Other Laws and Regulations
In addition to the laws and regulations discussed above, the Bank is also subject to certain fair lending and consumer laws that are designed to protect consumers in
transactions with banks. Many of these laws are implemented through regulations issued by the Consumer Financial Protection Bureau (the “CFPB”) though, for
institutions of the Bank’s asset size, compliance is subject to examination by the federal banking regulator, i.e., the OCC in the Bank’s case. These laws include, but
are not limited to, the Truth in Lending Act, the Truth in Savings Act, the Electronic Funds Transfer Act, the Expedited Funds Availability Act, the Equal Credit
Opportunity Act, the Fair Housing Act, the Home Mortgage Disclosure Act, the Real Estate Settlement Procedures Act, the Right to Financial Privacy Act, the Fair
and Accurate Credit Transactions Reporting Act, and federal financial privacy laws. These laws, and their implementing regulations, generally regulate the manner
in which financial institutions must deal with customers when taking deposits or making loans to such customers.

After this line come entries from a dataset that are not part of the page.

`src/rtl/lrukv_pkg.sv`:
```
package lrukv_pkg;

	localparam int ENTRIES_DEFAULT = 16;
	localparam int CAP_W           = 5;
	localparam int KEY_W           = 32;
	localparam int VAL_W           = 32;

	localparam logic [CAP_W-1:0] CAP_RESET = 5'd16;

	typedef enum logic {
		OP_GET = 1'b0,
		OP_PUT = 1'b1
	} opcode_t;

	typedef struct packed {
		opcode_t            opcode;
		logic [KEY_W-1:0]   lookup_key;
		logic [VAL_W-1:0]   write_value;
	} req_t;

	typedef struct packed {
		logic               hit;
		logic [VAL_W-1:0]   read_value;
		logic               evicted;
		logic [KEY_W-1:0]   evicted_key;
	} result_t;

endpackage

```
`src/rtl/lru_key_value_cache.sv`:
```
// channel   dir  beat content (low bit up)
// s_axis    in   tdata 64: lookup_key, write_value; tuser 1: opcode
// m_axis    out  tdata 64: read_value, evicted_key; tuser 2: hit, evicted
// cfg       in   data 5: cache_capacity
//
// one beat per cycle in both directions while m_axis is not stalled; the input
// beat lands in the input register, and its result is then registered in the
// result register and offered on m_axis from there
// the whole lookup, lru victim pick and rank update sit between those two
// registers, so back-to-back operations see each other's updates
// arst_n clears valid marks, fill count, capacity (to 16) and beat valids
// a stalled m_axis holds the result; one more beat waits in the input stage
module lru_key_value_cache #(
	parameter int ENTRIES = lrukv_pkg::ENTRIES_DEFAULT
) (
	input  logic                         clk,
	input  logic                         arst_n,

	input  logic                         s_axis_tvalid,
	output logic                         s_axis_tready,
	input  logic [63:0]                  s_axis_tdata,  // lookup_key, write_value
	input  logic [0:0]                   s_axis_tuser,  // opcode

	output logic                         m_axis_tvalid,
	input  logic                         m_axis_tready,
	output logic [63:0]                  m_axis_tdata,  // read_value, evicted_key
	output logic [1:0]                   m_axis_tuser,  // hit, evicted

	input  logic                         cfg_valid,
	output logic                         cfg_ready,
	input  logic [lrukv_pkg::CAP_W-1:0]  cfg_data
);

	logic [lrukv_pkg::CAP_W-1:0]  cache_capacity_q;
	lrukv_pkg::req_t              req_s1;
	logic                         valid_s1;
	lrukv_pkg::result_t           res_comb;
	lrukv_pkg::result_t           res_s2;
	logic                         valid_s2;
	logic                         advance;
	logic                         fire;
	logic                         in_beat;

	// capacity register, always writable
	assign cfg_ready = 1'b1;

	always_ff @(posedge clk or negedge arst_n) begin
		if (!arst_n) begin
			cache_capacity_q <= lrukv_pkg::CAP_RESET;
		end else if (cfg_valid && cfg_ready) begin
			cache_capacity_q <= cfg_data;
		end
	end

	// stage 1 moves on whenever the result register is free or being drained
	assign advance       = !valid_s2 || m_axis_tready;
	assign fire          = valid_s1 && advance;
	assign s_axis_tready = !valid_s1 || advance;
	assign in_beat       = s_axis_tvalid && s_axis_tready;

	always_ff @(posedge clk) begin
		if (in_beat) begin
			req_s1.opcode      <= lrukv_pkg::opcode_t'(s_axis_tuser[0]);
			req_s1.lookup_key  <= s_axis_tdata[31:0];
			req_s1.write_value <= s_axis_tdata[63:32];
		end
	end

	always_ff @(posedge clk or negedge arst_n) begin
		if (!arst_n) begin
			valid_s1 <= 1'b0;
		end else if (in_beat) begin
			valid_s1 <= 1'b1;
		end else if (fire) begin
			valid_s1 <= 1'b0;
		end
	end

	// tag store, lookup and lru update
	lrukv_store #(
		.ENTRIES (ENTRIES)
	) u_store (
		.clk            (clk),
		.arst_n         (arst_n),
		.fire           (fire),
		.req            (req_s1),
		.cache_capacity (cache_capacity_q),
		.result         (res_comb)
	);

	// result register
	always_ff @(posedge clk) begin
		if (fire) begin
			res_s2 <= res_comb;
		end
	end

	always_ff @(posedge clk or negedge arst_n) begin
		if (!arst_n) begin
			valid_s2 <= 1'b0;
		end else if (fire) begin
			valid_s2 <= 1'b1;
		end else if (m_axis_tready) begin
			valid_s2 <= 1'b0;
		end
	end

	assign m_axis_tvalid = valid_s2;
	assign m_axis_tdata  = {res_s2.evicted_key, res_s2.read_value};
	assign m_axis_tuser  = {res_s2.evicted, res_s2.hit};

endmodule

```
`src/rtl/lrukv_store.sv`:
```
module lrukv_store #(
	parameter int ENTRIES = lrukv_pkg::ENTRIES_DEFAULT
) (
	input  logic                           clk,
	input  logic                           arst_n,
	input  logic                           fire,
	input  lrukv_pkg::req_t                req,
	input  logic [lrukv_pkg::CAP_W-1:0]    cache_capacity,
	output lrukv_pkg::result_t             result
);

	localparam int RW = (ENTRIES > 1) ? $clog2(ENTRIES) : 1;
	localparam int CW = $clog2(ENTRIES + 1);
	localparam int EW = (CW > lrukv_pkg::CAP_W) ? CW : lrukv_pkg::CAP_W;

	logic [ENTRIES-1:0]            valid_q;
	logic [lrukv_pkg::KEY_W-1:0]   key_q  [ENTRIES];
	logic [lrukv_pkg::VAL_W-1:0]   data_q [ENTRIES];
	logic [RW-1:0]                 rank_q [ENTRIES];
	logic [RW-1:0]                 rank_d [ENTRIES];
	logic [CW-1:0]                 count_q;

	logic [ENTRIES-1:0]            match;
	logic [ENTRIES-1:0]            victim_vec;
	logic [ENTRIES-1:0]            free_vec;
	logic [ENTRIES-1:0]            hit_sel;
	logic [ENTRIES-1:0]            victim_sel;
	logic [ENTRIES-1:0]            free_sel;
	logic [ENTRIES-1:0]            sel;
	logic [EW-1:0]                 cap_eff;
	logic                          found;
	logic                          is_put;
	logic                          full;
	logic                          do_evict;
	logic                          do_fill;
	logic                          install;
	logic [RW-1:0]                 r_hit;
	logic [lrukv_pkg::VAL_W-1:0]   rd;
	logic [lrukv_pkg::KEY_W-1:0]   evk;

	// parallel key compare and rank decode
	always_comb begin
		for (int i = 0; i < ENTRIES; i++) begin
			match[i]      = valid_q[i] && (key_q[i] == req.lookup_key);
			victim_vec[i] = valid_q[i] && ((CW'(rank_q[i]) + CW'(1)) == count_q);
		end
		free_vec   = ~valid_q;
		hit_sel    = match & (~match + ENTRIES'(1));
		victim_sel = victim_vec & (~victim_vec + ENTRIES'(1));
		free_sel   = free_vec & (~free_vec + ENTRIES'(1));
	end

	// clamp capacity to 1..ENTRIES
	always_comb begin
		cap_eff = EW'(cache_capacity);
		if (cap_eff == EW'(0)) begin
			cap_eff = EW'(1);
		end else if (cap_eff > EW'(ENTRIES)) begin
			cap_eff = EW'(ENTRIES);
		end
	end

	always_comb begin
		found    = |match;
		is_put   = (req.opcode == lrukv_pkg::OP_PUT);
		full     = (EW'(count_q) >= cap_eff);
		do_evict = is_put && !found && full;
		do_fill  = is_put && !found && !full && (|free_vec);
		install  = do_evict || do_fill;

		priority if (found) begin
			sel = hit_sel;
		end else if (do_evict) begin
			sel = victim_sel;
		end else if (do_fill) begin
			sel = free_sel;
		end else begin
			sel = '0;
		end

		r_hit = '0;
		rd    = '0;
		evk   = '0;
		for (int i = 0; i < ENTRIES; i++) begin
			r_hit = r_hit | (hit_sel[i] ? rank_q[i] : '0);
			rd    = rd | (hit_sel[i] ? data_q[i] : '0);
			evk   = evk | (victim_sel[i] ? key_q[i] : '0);
		end

		// selected slot becomes most recent, younger valid slots age by one
		for (int i = 0; i < ENTRIES; i++) begin
			if (sel[i]) begin
				rank_d[i] = '0;
			end else if (valid_q[i] && (install || (rank_q[i] < r_hit))) begin
				rank_d[i] = rank_q[i] + RW'(1);
			end else begin
				rank_d[i] = rank_q[i];
			end
		end

		result.hit         = found;
		result.read_value  = (!is_put && found) ? rd : '0;
		result.evicted     = do_evict;
		result.evicted_key = do_evict ? evk : '0;
	end

	always_ff @(posedge clk) begin
		if (fire) begin
			for (int i = 0; i < ENTRIES; i++) begin
				rank_q[i] <= rank_d[i];
				if (sel[i] && is_put) begin
					data_q[i] <= req.write_value;
				end
				if (sel[i] && install) begin
					key_q[i] <= req.lookup_key;
				end
			end
		end
	end

	always_ff @(posedge clk or negedge arst_n) begin
		if (!arst_n) begin
			valid_q <= '0;
			count_q <= '0;
		end else if (fire && do_fill) begin
			valid_q <= valid_q | free_sel;
			count_q <= count_q + CW'(1);
		end
	end

	// fill count tracks the number of valid slots
	a_count_matches_valid: assert property (@(posedge clk) disable iff (!arst_n)
		$countones(valid_q) == int'(count_q))
		else $error("fill count differs from valid slots");

	// keys stay unique among valid slots
	a_single_match: assert property (@(posedge clk) disable iff (!arst_n)
		$onehot0(match))
		else $error("key present in more than one slot");

	// a non-empty store always has exactly one least recent slot to evict
	a_victim_exists: assert property (@(posedge clk) disable iff (!arst_n)
		(count_q != '0) |-> $onehot(victim_vec))
		else $error("recency ranks are not a permutation");

	// a put always leaves the store non-empty
	a_put_leaves_key: assert property (@(posedge clk) disable iff (!arst_n)
		(fire && is_put) |=> (count_q != '0))
		else $error("put left the store empty");

endmodule
```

The USA PATRIOT Act of 2001 gave the federal government new additional powers to address terrorist threats through enhanced domestic security measures,
expanded surveillance powers, and increased information sharing and broadened anti-money laundering requirements for financial institutions. The USA Patriot Act
placed additional responsibilities upon financial institutions in terms of broadened anti-money laundering compliance programs and due diligence policies and
controls to facilitate detection and prevention of money laundering and terrorist financing and the reporting of suspicious activity. Such requirements build on
previously existing requirements, also applicable to financial institutions, under the Bank Secrecy Act. The Bank has established policies, procedures and systems
designed to comply with these laws. The USA PATRIOT Act also requires the federal banking agencies to take into consideration the effectiveness of such controls
in determining whether to approve a merger or other acquisition application. Accordingly, if the Bank seeks to engage in a merger or other acquisition, the Bank’s
controls designed to combat money laundering are considered as part of the application process.

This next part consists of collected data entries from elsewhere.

## src/rtl/core/srru_pkg.sv

```systemverilog
// Shared constants, types and state codes of the streaming RRIP replacement unit.
`timescale 1ns / 1ps

package srru_pkg;

  // Geometry of the cache and of the signature table.
  localparam int unsigned NUM_SETS    = 2048;
  localparam int unsigned NUM_WAYS    = 16;
  localparam int unsigned SIG_BITS    = 6;
  localparam int unsigned ADDR_BITS   = 48;

  localparam int unsigned SET_W       = $clog2(NUM_SETS);
  localparam int unsigned WAY_W       = $clog2(NUM_WAYS);
  localparam int unsigned SIG_ENTRIES = 1 << SIG_BITS;

  // Field widths fixed by the interface.
  localparam int unsigned SET_IN_W    = 11;
  localparam int unsigned WAY_IN_W    = 4;
  localparam int unsigned MASK_W      = 16;
  localparam int unsigned PC_W        = 48;

  // The clearing pass covers the larger of the two indexed stores.
  localparam int unsigned CLR_DEPTH   = (NUM_SETS > SIG_ENTRIES) ? NUM_SETS : SIG_ENTRIES;
  localparam int unsigned CLR_W       = (CLR_DEPTH > 1) ? $clog2(CLR_DEPTH) : 1;

  // Re-reference and counter values.
  localparam logic [1:0] RRPV_DISTANT = 2'd3;
  localparam logic [1:0] RRPV_NEAR    = 2'd0;
  localparam logic [1:0] CNT_MAX      = 2'd3;
  localparam logic [1:0] REUSE_INIT   = 2'd1;
  localparam logic [1:0] REUSE_THRESH = 2'd2;
  localparam logic [1:0] STREAM_THRESH = 2'd2;

  // Strides, in bytes, that count as streaming.
  localparam int unsigned STRIDE_NEAR = 64;
  localparam int unsigned STRIDE_FAR  = 128;

  typedef logic [NUM_WAYS-1:0][1:0]          rrpv_row_t;
  typedef logic [NUM_WAYS-1:0][SIG_BITS-1:0] sig_row_t;

  typedef struct packed {
    logic [ADDR_BITS-1:0] prev_addr;
    logic [1:0]           score;
  } hist_t;

  // Row write into the per-set memories.
  typedef struct packed {
    logic             we;
    logic [SET_W-1:0] set;
    rrpv_row_t        rrpv;
    sig_row_t         sig;
    hist_t            hist;
  } set_wr_t;

  // Single entry write into the signature reuse table.
  typedef struct packed {
    logic                we;
    logic [SIG_BITS-1:0] addr;
    logic [1:0]          data;
  } reuse_wr_t;

  // Outcome of the victim search over one set.
  typedef struct packed {
    logic [WAY_W-1:0] way;
    logic             age_we;
    rrpv_row_t        aged;
  } victim_t;

  typedef enum logic [1:0] {
    ST_CLEAR,
    ST_IDLE,
    ST_READ,
    ST_WRITE
  } state_e;

  typedef enum logic {
    OP_VICTIM = 1'b0,
    OP_UPDATE = 1'b1
  } op_e;

endpackage

```

## src/rtl/core/srru_victim_sel.sv

```systemverilog
// Victim search: first invalid way, otherwise ageing of the set and first distant way.
`timescale 1ns / 1ps

module srru_victim_sel (
  input  logic [srru_pkg::MASK_W-1:0] valid_mask_i,
  input  srru_pkg::rrpv_row_t         rrpv_row_i,
  output srru_pkg::victim_t           victim_o
);
  import srru_pkg::*;

  logic [NUM_WAYS-1:0] way_valid;

  // Ways beyond the mask count as valid.
  if (NUM_WAYS <= MASK_W) begin : g_narrow
    assign way_valid = valid_mask_i[NUM_WAYS-1:0];
  end else begin : g_wide
    assign way_valid = {{(NUM_WAYS - MASK_W){1'b1}}, valid_mask_i};
  end

  logic             any_invalid;
  logic [WAY_W-1:0] first_invalid;
  logic [WAY_W-1:0] first_top;
  logic [1:0]       top;
  logic [1:0]       add;
  logic [NUM_WAYS-1:0] has_hi;
  logic [NUM_WAYS-1:0] has_lo;
  logic [NUM_WAYS-1:0] is_top;

  // True when any way of the row has its upper bit set.
  function automatic logic has_hi_all(input rrpv_row_t row);
    logic r;
    r = 1'b0;
    for (int w = 0; w < NUM_WAYS; w++) begin
      r = r | row[w][1];
    end
    return r;
  endfunction

  always_comb begin
    any_invalid   = 1'b0;
    first_invalid = '0;
    first_top     = '0;
    // Lowest invalid way wins, so scan from the top down.
    for (int w = NUM_WAYS - 1; w >= 0; w--) begin
      if (!way_valid[w]) begin
        any_invalid   = 1'b1;
        first_invalid = WAY_W'(w);
      end
    end

    // The largest value in the set, built from bit reductions.
    for (int w = 0; w < NUM_WAYS; w++) begin
      has_hi[w] = rrpv_row_i[w][1];
      has_lo[w] = rrpv_row_i[w][0] & (rrpv_row_i[w][1] == (|has_hi_all(rrpv_row_i)));
    end
    top[1] = |has_hi;
    top[0] = |has_lo;
    add    = RRPV_DISTANT - top;

    // After ageing, the ways that held the maximum are the ones at the distant value.
    for (int w = 0; w < NUM_WAYS; w++) begin
      is_top[w] = (rrpv_row_i[w] == top);
    end
    for (int w = NUM_WAYS - 1; w >= 0; w--) begin
      if (is_top[w]) begin
        first_top = WAY_W'(w);
      end
    end

    for (int w = 0; w < NUM_WAYS; w++) begin
      victim_o.aged[w] = rrpv_row_i[w] + add;
    end
    victim_o.age_we = !any_invalid && (top != RRPV_DISTANT);
    victim_o.way    = any_invalid ? first_invalid : first_top;
  end

endmodule
```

Monetary Policy and Economic Control
The commercial banking business is affected not only by general economic conditions, but also by the monetary policies of the FRB. Changes in the discount rate
on member bank borrowing, availability of borrowing at the “discount window,” open market operations and the imposition of, and changes in, reserve
requirements are some of the instruments of monetary policy available to the FRB. These monetary policies are used in varying combinations to influence overall
growth and distributions of bank loans, investments and deposits, and this use may affect interest rates charged on loans or paid on deposits. The monetary policies
of the FRB have had a significant effect on the operating results of commercial banks and are expected to continue to do so in the future. These monetary policies
are influenced by various factors, including inflation, unemployment, and short-term and long-term changes in the international trade balance and in the fiscal
policies of the United States Government. Future monetary policies and the effect of such policies on the future business and earnings of the Company cannot be
predicted.
AVAILABLE INFORMATION
The Company's Annual Report on Form 10-K, Quarterly Reports on Form 10-Q, Current Reports on Form 8-K and amendments to those reports filed or furnished
by the Company pursuant to Section 13(a) or 15(d) of the Exchange Act are available without charge on the “SEC Filings” section of the Company's website,
www.evansbancorp.com, as soon as reasonably practicable after they are electronically filed with or furnished to the SEC. The Company is providing the address to
its Internet site solely for the information of investors. The Company does not intend its Internet address to be an active link or to otherwise incorporate the
contents of the website into this Annual Report on Form 10-K or into any other report filed with or furnished to the SEC. In addition, the SEC maintains an internet
site that contains reports, proxy and information statements, and other information regarding issuers that file electronically with the SEC on its website,
www.sec.gov.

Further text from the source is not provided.